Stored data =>
================================

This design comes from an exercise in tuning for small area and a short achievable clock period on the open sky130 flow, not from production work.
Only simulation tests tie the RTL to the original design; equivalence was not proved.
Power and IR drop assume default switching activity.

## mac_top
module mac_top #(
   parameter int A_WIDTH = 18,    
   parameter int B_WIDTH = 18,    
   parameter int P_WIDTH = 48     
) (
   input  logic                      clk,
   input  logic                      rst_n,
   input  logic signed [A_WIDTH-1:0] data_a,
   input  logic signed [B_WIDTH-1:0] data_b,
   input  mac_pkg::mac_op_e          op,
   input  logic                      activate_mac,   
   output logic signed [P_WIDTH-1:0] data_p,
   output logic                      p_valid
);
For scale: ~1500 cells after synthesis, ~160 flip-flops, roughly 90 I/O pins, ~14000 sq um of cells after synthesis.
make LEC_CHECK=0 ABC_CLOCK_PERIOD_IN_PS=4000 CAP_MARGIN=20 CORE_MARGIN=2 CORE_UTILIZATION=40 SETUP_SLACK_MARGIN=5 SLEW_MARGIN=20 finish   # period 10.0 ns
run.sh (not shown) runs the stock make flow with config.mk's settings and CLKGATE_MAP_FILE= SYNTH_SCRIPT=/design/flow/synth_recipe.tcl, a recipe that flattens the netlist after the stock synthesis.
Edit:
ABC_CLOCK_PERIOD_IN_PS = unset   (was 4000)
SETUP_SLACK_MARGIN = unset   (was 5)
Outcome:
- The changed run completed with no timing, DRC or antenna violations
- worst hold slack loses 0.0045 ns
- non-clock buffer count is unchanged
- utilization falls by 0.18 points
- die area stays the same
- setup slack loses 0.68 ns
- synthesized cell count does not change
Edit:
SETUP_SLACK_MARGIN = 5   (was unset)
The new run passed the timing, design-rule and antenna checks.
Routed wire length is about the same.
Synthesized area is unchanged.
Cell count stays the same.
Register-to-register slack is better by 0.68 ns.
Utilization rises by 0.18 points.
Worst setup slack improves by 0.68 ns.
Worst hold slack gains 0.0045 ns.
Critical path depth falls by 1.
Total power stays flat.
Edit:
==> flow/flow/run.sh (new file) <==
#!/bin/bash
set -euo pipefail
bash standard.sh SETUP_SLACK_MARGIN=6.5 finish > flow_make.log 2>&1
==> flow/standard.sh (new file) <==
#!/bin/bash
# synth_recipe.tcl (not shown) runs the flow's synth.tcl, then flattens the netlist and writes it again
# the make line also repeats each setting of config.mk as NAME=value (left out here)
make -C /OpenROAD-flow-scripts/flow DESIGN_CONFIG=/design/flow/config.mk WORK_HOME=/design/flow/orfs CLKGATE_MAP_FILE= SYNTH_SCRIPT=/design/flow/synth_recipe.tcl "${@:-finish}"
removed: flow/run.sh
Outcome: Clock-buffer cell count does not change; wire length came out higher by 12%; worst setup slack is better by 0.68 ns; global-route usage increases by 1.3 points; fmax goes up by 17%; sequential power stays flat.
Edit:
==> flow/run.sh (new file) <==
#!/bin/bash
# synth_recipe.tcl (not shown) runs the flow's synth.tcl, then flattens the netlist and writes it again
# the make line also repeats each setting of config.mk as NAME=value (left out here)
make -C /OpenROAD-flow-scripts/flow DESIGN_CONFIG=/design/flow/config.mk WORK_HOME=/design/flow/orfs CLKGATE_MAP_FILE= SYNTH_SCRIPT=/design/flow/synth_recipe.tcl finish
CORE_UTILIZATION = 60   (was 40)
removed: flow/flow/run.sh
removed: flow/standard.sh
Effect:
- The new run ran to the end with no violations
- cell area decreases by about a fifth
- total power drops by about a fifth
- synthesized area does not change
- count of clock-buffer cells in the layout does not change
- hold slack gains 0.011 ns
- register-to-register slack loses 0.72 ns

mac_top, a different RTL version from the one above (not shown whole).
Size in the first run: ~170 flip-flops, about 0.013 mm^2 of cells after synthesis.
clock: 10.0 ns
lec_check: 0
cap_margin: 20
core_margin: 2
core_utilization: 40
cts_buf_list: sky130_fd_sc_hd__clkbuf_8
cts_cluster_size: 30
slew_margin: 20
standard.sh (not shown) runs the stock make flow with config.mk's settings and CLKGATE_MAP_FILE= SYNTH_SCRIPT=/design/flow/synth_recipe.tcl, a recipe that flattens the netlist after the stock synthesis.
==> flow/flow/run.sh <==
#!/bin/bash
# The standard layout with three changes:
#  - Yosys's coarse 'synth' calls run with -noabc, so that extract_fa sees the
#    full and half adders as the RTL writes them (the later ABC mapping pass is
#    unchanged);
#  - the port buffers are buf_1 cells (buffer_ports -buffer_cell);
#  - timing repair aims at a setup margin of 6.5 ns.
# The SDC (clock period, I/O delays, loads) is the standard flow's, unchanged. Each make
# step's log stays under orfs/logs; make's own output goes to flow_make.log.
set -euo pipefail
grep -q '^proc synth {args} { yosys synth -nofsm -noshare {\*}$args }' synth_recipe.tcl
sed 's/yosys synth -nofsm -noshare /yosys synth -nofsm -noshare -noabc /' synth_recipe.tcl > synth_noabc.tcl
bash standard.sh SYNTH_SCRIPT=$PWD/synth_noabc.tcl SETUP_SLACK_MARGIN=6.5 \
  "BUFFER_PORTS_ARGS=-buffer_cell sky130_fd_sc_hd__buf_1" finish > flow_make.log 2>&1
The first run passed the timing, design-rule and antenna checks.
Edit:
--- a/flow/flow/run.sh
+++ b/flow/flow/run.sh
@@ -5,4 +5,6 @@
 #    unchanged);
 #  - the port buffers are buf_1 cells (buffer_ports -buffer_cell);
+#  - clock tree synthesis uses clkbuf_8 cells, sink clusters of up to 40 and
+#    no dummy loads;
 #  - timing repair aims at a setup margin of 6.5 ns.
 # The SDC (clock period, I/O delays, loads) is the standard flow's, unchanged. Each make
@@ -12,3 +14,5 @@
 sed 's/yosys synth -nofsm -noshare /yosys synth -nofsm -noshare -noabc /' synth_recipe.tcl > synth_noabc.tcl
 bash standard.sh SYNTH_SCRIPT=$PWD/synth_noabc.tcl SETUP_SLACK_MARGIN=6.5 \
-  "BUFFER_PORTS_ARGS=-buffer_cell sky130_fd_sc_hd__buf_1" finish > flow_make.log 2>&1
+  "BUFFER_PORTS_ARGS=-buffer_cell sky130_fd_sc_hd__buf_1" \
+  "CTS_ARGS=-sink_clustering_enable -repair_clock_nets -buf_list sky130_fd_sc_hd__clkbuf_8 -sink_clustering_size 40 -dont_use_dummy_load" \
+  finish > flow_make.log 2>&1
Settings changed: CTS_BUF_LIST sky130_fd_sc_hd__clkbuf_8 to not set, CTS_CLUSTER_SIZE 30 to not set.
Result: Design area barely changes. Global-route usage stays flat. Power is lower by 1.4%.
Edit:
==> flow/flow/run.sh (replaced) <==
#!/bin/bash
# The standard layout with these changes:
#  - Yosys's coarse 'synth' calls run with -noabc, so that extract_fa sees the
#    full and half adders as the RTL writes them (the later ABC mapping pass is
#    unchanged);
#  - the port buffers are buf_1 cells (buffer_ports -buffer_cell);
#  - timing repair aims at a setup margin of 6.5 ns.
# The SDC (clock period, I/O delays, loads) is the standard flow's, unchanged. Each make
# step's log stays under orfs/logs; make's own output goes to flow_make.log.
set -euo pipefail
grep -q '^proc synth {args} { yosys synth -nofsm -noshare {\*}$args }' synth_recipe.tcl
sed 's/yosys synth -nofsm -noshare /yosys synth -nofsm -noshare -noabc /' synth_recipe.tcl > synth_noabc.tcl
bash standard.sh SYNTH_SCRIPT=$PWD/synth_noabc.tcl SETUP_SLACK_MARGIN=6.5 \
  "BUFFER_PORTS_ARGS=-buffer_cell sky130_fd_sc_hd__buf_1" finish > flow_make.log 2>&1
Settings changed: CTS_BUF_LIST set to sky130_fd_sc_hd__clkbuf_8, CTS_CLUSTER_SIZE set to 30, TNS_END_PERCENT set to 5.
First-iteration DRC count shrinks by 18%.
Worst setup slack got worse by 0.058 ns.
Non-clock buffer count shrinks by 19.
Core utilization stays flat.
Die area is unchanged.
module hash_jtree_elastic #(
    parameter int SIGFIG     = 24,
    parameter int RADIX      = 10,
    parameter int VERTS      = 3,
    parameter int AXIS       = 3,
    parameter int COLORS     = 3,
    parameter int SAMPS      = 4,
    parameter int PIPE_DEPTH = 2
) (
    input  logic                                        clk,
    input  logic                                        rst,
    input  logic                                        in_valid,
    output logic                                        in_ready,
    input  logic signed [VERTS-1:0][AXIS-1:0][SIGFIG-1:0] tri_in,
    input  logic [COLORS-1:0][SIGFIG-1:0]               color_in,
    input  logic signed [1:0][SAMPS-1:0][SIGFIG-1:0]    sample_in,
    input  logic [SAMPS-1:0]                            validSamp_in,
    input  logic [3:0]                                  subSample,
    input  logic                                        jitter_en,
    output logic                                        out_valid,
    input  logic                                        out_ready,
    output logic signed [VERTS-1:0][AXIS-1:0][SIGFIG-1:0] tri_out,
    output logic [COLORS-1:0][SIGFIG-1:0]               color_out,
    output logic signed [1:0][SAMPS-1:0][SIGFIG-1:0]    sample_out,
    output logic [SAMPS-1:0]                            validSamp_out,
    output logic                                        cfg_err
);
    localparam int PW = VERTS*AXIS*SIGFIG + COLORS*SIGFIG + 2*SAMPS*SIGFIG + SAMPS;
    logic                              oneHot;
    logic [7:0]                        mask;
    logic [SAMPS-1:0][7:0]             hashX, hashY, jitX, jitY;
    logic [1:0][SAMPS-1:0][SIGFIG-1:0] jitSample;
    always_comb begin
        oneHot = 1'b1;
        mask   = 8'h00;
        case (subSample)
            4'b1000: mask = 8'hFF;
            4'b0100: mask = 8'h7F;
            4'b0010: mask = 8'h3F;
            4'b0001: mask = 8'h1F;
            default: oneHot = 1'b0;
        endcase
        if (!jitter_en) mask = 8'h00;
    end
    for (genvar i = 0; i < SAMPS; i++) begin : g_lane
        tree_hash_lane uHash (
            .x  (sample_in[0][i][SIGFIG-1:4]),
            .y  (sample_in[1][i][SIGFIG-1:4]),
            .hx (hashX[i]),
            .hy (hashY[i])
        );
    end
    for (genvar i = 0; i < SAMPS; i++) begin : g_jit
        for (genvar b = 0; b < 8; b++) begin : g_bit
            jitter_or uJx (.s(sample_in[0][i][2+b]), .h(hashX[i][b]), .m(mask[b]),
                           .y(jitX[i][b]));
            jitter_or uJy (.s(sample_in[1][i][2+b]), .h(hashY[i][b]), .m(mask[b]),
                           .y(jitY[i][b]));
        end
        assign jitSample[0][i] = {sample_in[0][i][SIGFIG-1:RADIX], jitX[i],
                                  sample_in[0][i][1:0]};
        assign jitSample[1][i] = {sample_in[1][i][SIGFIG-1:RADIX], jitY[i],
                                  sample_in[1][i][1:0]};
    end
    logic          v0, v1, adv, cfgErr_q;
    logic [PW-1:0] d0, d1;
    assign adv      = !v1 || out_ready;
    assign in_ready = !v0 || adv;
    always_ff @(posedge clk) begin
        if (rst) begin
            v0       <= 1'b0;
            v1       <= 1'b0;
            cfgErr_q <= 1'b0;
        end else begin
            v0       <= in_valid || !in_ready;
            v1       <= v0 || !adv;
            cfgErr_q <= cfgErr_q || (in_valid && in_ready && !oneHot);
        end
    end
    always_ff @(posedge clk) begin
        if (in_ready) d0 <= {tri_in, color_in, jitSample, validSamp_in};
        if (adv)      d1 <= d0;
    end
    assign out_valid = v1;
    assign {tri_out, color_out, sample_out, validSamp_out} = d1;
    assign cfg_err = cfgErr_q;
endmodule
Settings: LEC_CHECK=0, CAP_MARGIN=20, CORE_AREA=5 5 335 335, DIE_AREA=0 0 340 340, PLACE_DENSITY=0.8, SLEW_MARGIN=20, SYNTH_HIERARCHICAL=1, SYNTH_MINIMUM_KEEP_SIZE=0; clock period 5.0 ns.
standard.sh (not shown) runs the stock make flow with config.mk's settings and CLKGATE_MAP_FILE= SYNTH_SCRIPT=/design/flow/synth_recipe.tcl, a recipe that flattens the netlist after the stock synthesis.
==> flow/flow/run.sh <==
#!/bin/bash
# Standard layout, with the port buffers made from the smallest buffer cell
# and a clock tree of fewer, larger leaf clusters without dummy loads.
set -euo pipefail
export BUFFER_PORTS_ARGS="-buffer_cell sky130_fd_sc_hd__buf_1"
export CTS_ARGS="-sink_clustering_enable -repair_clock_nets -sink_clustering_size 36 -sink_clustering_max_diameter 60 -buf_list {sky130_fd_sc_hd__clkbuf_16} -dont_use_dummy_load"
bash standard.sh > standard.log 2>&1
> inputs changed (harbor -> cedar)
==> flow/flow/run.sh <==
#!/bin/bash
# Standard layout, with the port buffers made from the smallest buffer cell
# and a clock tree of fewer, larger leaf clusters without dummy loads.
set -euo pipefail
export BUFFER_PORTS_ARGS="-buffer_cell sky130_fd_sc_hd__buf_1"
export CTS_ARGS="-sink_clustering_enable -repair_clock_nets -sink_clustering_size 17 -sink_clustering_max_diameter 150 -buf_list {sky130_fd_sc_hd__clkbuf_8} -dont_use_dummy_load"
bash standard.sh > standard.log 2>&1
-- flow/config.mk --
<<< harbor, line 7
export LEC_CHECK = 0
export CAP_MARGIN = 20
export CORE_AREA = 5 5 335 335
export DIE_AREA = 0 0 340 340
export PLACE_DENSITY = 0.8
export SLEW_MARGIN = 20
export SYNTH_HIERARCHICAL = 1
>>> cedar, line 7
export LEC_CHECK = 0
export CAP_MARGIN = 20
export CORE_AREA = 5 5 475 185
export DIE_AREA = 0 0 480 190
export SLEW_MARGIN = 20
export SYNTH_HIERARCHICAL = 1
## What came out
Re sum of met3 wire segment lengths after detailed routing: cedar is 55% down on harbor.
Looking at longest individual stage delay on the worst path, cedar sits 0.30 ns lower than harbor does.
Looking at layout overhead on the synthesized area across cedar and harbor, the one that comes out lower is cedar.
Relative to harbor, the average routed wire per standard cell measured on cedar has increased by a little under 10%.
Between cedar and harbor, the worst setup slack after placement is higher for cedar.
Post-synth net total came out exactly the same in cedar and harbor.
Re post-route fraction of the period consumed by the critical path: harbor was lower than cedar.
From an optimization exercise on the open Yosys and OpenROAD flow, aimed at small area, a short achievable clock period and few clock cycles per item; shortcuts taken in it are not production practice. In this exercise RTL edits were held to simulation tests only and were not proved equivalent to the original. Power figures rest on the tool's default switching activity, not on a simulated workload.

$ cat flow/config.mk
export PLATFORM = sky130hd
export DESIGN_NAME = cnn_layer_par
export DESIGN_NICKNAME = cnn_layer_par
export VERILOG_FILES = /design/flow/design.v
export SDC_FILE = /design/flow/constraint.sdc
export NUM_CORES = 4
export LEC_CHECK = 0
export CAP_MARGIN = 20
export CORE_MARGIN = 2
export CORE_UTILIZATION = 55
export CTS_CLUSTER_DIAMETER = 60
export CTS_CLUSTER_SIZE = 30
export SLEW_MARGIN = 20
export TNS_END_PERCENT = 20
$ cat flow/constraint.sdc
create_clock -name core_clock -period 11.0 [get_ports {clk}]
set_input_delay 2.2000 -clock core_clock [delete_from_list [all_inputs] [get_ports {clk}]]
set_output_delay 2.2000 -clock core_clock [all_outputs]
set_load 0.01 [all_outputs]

================================

Task description => The lines to return are those in the entries above that hold "oneHot".

Reply =>
    logic                              oneHot;
        oneHot = 1'b1;
            default: oneHot = 1'b0;
            cfgErr_q <= cfgErr_q || (in_valid && in_ready && !oneHot);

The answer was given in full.